-- Opening Marker --

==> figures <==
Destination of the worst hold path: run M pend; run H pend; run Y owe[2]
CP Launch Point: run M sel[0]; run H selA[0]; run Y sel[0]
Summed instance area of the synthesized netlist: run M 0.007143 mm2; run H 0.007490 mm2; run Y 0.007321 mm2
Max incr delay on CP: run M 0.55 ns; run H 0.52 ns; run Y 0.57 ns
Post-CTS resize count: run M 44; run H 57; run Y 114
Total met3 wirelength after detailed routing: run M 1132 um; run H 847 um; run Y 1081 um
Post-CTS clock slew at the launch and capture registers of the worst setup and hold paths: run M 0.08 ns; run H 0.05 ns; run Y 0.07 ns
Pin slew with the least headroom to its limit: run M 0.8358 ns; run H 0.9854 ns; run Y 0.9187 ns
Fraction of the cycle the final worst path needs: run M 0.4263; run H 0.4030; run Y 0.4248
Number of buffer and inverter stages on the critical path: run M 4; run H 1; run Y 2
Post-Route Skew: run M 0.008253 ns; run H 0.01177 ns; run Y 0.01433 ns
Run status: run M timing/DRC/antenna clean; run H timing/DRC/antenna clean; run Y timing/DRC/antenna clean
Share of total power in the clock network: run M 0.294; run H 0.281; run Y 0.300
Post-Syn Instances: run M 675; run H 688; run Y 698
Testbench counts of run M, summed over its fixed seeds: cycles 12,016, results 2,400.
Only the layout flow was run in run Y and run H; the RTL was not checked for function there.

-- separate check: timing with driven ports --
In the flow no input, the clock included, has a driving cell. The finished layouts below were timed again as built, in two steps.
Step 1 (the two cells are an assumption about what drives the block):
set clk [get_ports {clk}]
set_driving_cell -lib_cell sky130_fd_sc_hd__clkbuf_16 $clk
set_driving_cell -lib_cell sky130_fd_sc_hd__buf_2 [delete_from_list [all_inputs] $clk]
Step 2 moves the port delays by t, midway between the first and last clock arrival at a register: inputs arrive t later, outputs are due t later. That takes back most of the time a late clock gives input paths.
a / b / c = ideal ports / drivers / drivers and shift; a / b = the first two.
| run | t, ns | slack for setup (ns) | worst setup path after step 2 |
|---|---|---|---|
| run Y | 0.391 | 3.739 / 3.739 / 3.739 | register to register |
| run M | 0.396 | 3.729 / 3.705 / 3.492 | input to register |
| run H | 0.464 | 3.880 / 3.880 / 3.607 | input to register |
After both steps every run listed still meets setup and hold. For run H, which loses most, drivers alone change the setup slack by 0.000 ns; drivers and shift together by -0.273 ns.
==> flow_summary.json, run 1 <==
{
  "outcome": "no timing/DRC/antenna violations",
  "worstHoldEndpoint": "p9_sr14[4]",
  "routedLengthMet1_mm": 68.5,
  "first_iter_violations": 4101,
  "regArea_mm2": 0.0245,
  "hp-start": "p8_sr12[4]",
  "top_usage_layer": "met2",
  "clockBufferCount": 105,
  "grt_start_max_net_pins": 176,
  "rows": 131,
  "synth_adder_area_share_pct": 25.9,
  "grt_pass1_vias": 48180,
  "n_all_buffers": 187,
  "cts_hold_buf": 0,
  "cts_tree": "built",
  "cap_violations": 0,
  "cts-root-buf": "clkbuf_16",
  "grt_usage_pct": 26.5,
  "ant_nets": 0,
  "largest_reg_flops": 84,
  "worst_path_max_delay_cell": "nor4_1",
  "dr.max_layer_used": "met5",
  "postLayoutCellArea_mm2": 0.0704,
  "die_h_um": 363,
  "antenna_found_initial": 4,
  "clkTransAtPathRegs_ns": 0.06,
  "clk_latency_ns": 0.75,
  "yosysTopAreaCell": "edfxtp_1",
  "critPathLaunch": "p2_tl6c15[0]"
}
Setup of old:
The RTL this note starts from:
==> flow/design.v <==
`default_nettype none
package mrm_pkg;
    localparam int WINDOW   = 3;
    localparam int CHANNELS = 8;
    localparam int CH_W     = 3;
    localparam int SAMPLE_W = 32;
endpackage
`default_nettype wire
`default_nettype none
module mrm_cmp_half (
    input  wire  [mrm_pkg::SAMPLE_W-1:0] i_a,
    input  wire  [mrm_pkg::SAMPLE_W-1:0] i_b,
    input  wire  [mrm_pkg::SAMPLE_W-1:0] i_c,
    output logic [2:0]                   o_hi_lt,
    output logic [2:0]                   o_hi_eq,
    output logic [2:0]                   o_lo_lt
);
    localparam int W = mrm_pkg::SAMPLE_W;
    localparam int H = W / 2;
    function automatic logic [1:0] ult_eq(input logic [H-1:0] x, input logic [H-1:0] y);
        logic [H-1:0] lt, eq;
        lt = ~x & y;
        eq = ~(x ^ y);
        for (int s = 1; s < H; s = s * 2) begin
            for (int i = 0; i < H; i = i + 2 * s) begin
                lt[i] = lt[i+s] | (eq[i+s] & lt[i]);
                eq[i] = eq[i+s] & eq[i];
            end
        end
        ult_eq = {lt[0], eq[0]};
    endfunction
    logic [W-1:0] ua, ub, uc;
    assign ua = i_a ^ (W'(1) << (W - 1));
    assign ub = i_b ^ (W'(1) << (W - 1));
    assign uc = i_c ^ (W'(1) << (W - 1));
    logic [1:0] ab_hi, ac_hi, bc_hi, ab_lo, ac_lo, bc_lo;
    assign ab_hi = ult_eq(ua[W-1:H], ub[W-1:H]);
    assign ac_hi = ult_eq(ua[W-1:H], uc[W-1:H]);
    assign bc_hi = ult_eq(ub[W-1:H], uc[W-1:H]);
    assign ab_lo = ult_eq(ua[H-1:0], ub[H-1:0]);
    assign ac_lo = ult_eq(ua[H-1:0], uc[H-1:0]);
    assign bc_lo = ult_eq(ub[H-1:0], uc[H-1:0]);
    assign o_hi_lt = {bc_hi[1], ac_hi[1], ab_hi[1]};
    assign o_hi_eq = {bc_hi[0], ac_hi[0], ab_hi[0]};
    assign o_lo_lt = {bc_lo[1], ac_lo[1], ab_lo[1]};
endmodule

-- Closing Marker --

◆ Work task: What is the number of lines in the listing that contain the word "logic"? Give that number and nothing else.

◆ Reply: 7